**REQUIREMENT:** Extract from the entries below, exactly as given, only the lines from the line containing "core_utilization: 40" to the line containing "synth_minimum_keep_size: 0", both lines included.

**RECORD EXCERPTS:**
This is an optimization exercise on Yosys and OpenROAD, whose aim is small area, a short achievable clock period and few clock cycles per item, not a production implementation.
At most, simulation tests tie the RTL to the original design; equivalence was not proved.
No activity file was given, so power comes from the tool's default toggle rates.

==> inputs of 10-15 <==
==> flow/design.v <==
module huffman(clk, reset, gray_valid, gray_data, CNT_valid, CNT1, CNT2, CNT3, CNT4, CNT5, CNT6,
               code_valid, HC1, HC2, HC3, HC4, HC5, HC6, M1, M2, M3, M4, M5, M6);
input clk;
input reset;
input gray_valid;
input [7:0] gray_data;
output reg CNT_valid;
output [7:0] CNT1, CNT2, CNT3, CNT4, CNT5, CNT6;
output reg code_valid;
output [7:0] HC1, HC2, HC3, HC4, HC5, HC6;
output [7:0] M1, M2, M3, M4, M5, M6;
reg        pv;           
reg  [2:0] pd;
reg        run;          
reg  [3:0] tc;           
reg  [7:0] w [0:5];      
reg  [5:0] m [0:5];      
reg  [4:0] r [1:6];      
assign CNT1 = w[5]; assign CNT2 = w[0]; assign CNT3 = w[1];
assign CNT4 = w[2]; assign CNT5 = w[3]; assign CNT6 = w[4];
wire go      = run | CNT_valid;
wire step    = go & (~tc[3] | (tc[2:0] < 3'd5));    
wire combine = (tc > 4'd4) & tc[0] & (tc != 4'd13);
wire [4:0] uns;
assign uns[0] = tc < 4'd4;
assign uns[1] = tc < 4'd3;
assign uns[2] = tc < 4'd2;
assign uns[3] = tc < 4'd1;
assign uns[4] = 1'b0;
wire [5:1] lt;
genvar gi;
generate for (gi = 1; gi < 6; gi = gi + 1) begin : g_lt
  assign lt[gi] = w[gi] < w[0];
end endgenerate
wire [4:0] c = uns | lt;
wire [7:0] sum = w[0] + w[1];
always @(posedge clk or posedge reset) begin
  if (reset) begin
    pv <= 1'b0; pd <= 3'd0; CNT_valid <= 1'b0; code_valid <= 1'b0;
    run <= 1'b0; tc <= 4'd0;
  end else begin
    pv <= gray_valid & ~run;
    pd <= gray_data[2:0];
    CNT_valid <= pv & ~gray_valid;
    if (CNT_valid) run <= 1'b1;
    if (step) tc <= tc + 4'd1;
    code_valid <= step & (tc == 4'd12);
  end
end
integer i;
always @(posedge clk) begin
  if (reset) begin
    for (i = 0; i < 6; i = i + 1) w[i] <= 8'd0;
  end else if (step) begin
    if (combine) begin
      w[0] <= sum;
      for (i = 1; i < 5; i = i + 1) w[i] <= w[i+1];
      w[5] <= 8'hff;
    end else begin
      for (i = 0; i < 5; i = i + 1)
        if (c[i]) w[i] <= w[i+1];
        else if (i == 0 || c[i-1]) w[i] <= w[0];
      if (c[4]) w[5] <= w[0];
    end
  end else if (pv) begin
    for (i = 0; i < 5; i = i + 1)
      if (pd == i + 2) w[i] <= w[i] + 8'd1;
    if (pd == 3'd1) w[5] <= w[5] + 8'd1;
  end
end
always @* m[5] = ~(m[0] | m[1] | m[2] | m[3] | m[4]);
always @(posedge clk or posedge reset) begin
  if (reset) begin
    m[0] <= 6'b000010; m[1] <= 6'b000100; m[2] <= 6'b001000;
    m[3] <= 6'b010000; m[4] <= 6'b100000;
  end else if (step) begin
    if (combine) begin
      m[0] <= m[0] | m[1];
      for (i = 1; i < 5; i = i + 1) m[i] <= m[i+1];
    end else begin
      for (i = 0; i < 5; i = i + 1)
        if (c[i]) m[i] <= m[i+1];
        else if (i == 0 || c[i-1]) m[i] <= m[0];
    end
  end
end
function [4:0] lead(input [4:0] v);    
  lead = {v[4], v[3] & ~v[4], v[2] & ~|v[4:3], v[1] & ~|v[4:2], v[0] & ~|v[4:1]};
endfunction
function [4:0] add_bit(input [4:0] v, input b);   
  reg [4:0] l;
  begin
    l = lead(v);
    add_bit = (v & ~l) | (l & {5{b}}) | {l[3:0], 1'b0};
  end
endfunction
genvar k;
generate for (k = 1; k <= 6; k = k + 1) begin : g_lvl
  wire a = m[0][k-1];
  wire b = m[1][k-1];
  always @(posedge clk or posedge reset) begin
    if (reset) r[k] <= 5'b00001;
    else if (step & combine & (a | b)) r[k] <= add_bit(r[k], a);
  end
end endgenerate
function [7:0] mask_of(input [4:0] v);
  mask_of = {3'b000, |v[4], |v[4:3], |v[4:2], |v[4:1], 1'b1};   
endfunction
function [7:0] code_of(input [4:0] v, input b);
  code_of = {3'b000, v & ({1'b0, |v[4], |v[4:3], |v[4:2], |v[4:1]} | {5{b}})};
endfunction
assign M1 = mask_of(r[1]); assign HC1 = code_of(r[1], m[0][0]);
assign M2 = mask_of(r[2]); assign HC2 = code_of(r[2], m[0][1]);
assign M3 = mask_of(r[3]); assign HC3 = code_of(r[3], m[0][2]);
assign M4 = mask_of(r[4]); assign HC4 = code_of(r[4], m[0][3]);
assign M5 = mask_of(r[5]); assign HC5 = code_of(r[5], m[0][4]);
assign M6 = mask_of(r[6]); assign HC6 = code_of(r[6], m[0][5]);
endmodule
Context: an optimization exercise on an open-source flow, tuned for small area. The choices shown serve that exercise and are no tape-out recipe.
Only simulation tests tie the RTL to the original design; equivalence was not proved.
Power and IR drop assume default switching activity.

Design top, start of the top module:
module top
  (input [0:0] clk_12mhz_i
  ,input [0:0] reset_n_async_unsafe_i
  ,input [3:1] button_async_unsafe_i
  ,output [7:0] ssd_o
  ,output [5:1] led_o);
clock: 10.0 ns
lec_check: 0
cap_margin: 20
core_margin: 2
core_utilization: 40
cts_buf_list: sky130_fd_sc_hd__clkbuf_4
cts_cluster_diameter: 200
cts_cluster_size: 50
slew_margin: 20
synth_hierarchical: 1
synth_minimum_keep_size: 0
run.sh (not shown) runs the stock make flow with config.mk's settings and CLKGATE_MAP_FILE= SYNTH_SCRIPT=/design/flow/synth_recipe.tcl, a recipe that flattens the netlist after the stock synthesis.
Then changed:
Settings changed: CORE_UTILIZATION 40 to 30.
The changed run completed with no timing, DRC or antenna violations.
First-iteration DRC count fell by 28%.
Sequential cell count is unchanged.
Total power stays flat.
Register-to-register slack stays flat.
Wire length grows by about 4.4%.


Another version of the RTL of top (not shown whole).
For scale: ~39 flip-flops, roughly 18 I/O pins.
// top
module top
  (input [0:0] clk_12mhz_i
  ,input [0:0] reset_n_async_unsafe_i
  ,input [3:1] button_async_unsafe_i
  ,output [7:0] ssd_o
  ,output [5:1] led_o);
   logic [0:0] btn1_st_r_0;
   logic [0:0] btn1_st_r_1;
   logic [0:0] btn1_st_r_2;
   logic [0:0] btn1_st_r_3;
   logic [0:0] btn2_st_r_0;
   logic [0:0] btn2_st_r_1;
   logic [0:0] btn2_st_r_2;
   logic [0:0] count_r_0;
   logic [0:0] count_r_1;
   logic [0:0] count_r_2;
   logic [0:0] count_r_3;
   logic [0:0] count_r_4;
   logic [0:0] count_r_5;
   logic [0:0] count_r_6;
   logic [0:0] count_r_7;
   logic [0:0] reset_n_sync_r;
   logic [0:0] reset_r;
   logic [0:0] thi_r_0;
   logic [0:0] thi_r_1;
   logic [0:0] thi_r_2;
   logic [0:0] thi_r_3;
   logic [0:0] thi_r_4;
   logic [0:0] thi_r_5;
   logic [0:0] thi_r_6;
   logic [0:0] thi_r_7;
   logic [0:0] thi_r_8;
   logic [0:0] tlo_r_0;
   logic [0:0] tlo_r_1;
   logic [0:0] tlo_r_10;
   logic [0:0] tlo_r_11;
   logic [0:0] tlo_r_12;
   logic [0:0] tlo_r_2;
   logic [0:0] tlo_r_3;
   logic [0:0] tlo_r_4;
   logic [0:0] tlo_r_5;
   logic [0:0] tlo_r_6;
   logic [0:0] tlo_r_7;
   logic [0:0] tlo_r_8;
   logic [0:0] tlo_r_9;
   wire [0:0] n20;
   wire [0:0] n21;
   wire [0:0] n23;
   wire [0:0] n25;
   wire [0:0] n27;
   wire [0:0] n29;
   wire [0:0] n31;
   wire [0:0] n32;
   wire [0:0] n34;
   wire [0:0] n36;
   wire [0:0] n38;
   wire [0:0] n40;
   wire [0:0] n42;
   wire [0:0] n44;
   wire [0:0] n46;
   wire [0:0] n48;
   wire [0:0] n50;
   wire [0:0] n52;
   wire [0:0] n54;
   wire [0:0] n56;
   wire [0:0] n58;
   wire [0:0] n59;
   wire [0:0] n61;
   wire [0:0] n62;
   wire [0:0] n64;
   wire [0:0] n65;
   wire [0:0] n67;
   wire [0:0] n68;
   wire [0:0] n69;
   wire [0:0] n72;
  ...
make LEC_CHECK=0 CAP_MARGIN=20 CORE_MARGIN=2 CORE_UTILIZATION=40 CTS_BUF_LIST=sky130_fd_sc_hd__clkbuf_16 CTS_CLUSTER_DIAMETER=200 CTS_CLUSTER_SIZE=50 SLEW_MARGIN=20 SYNTH_HIERARCHICAL=1 SYNTH_MINIMUM_KEEP_SIZE=0 finish   # period 10.0 ns
The starting point completed with no timing, DRC or antenna violations.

**EXERCISE OUTPUT:**
core_utilization: 40
cts_buf_list: sky130_fd_sc_hd__clkbuf_4
cts_cluster_diameter: 200
cts_cluster_size: 50
slew_margin: 20
synth_hierarchical: 1
synth_minimum_keep_size: 0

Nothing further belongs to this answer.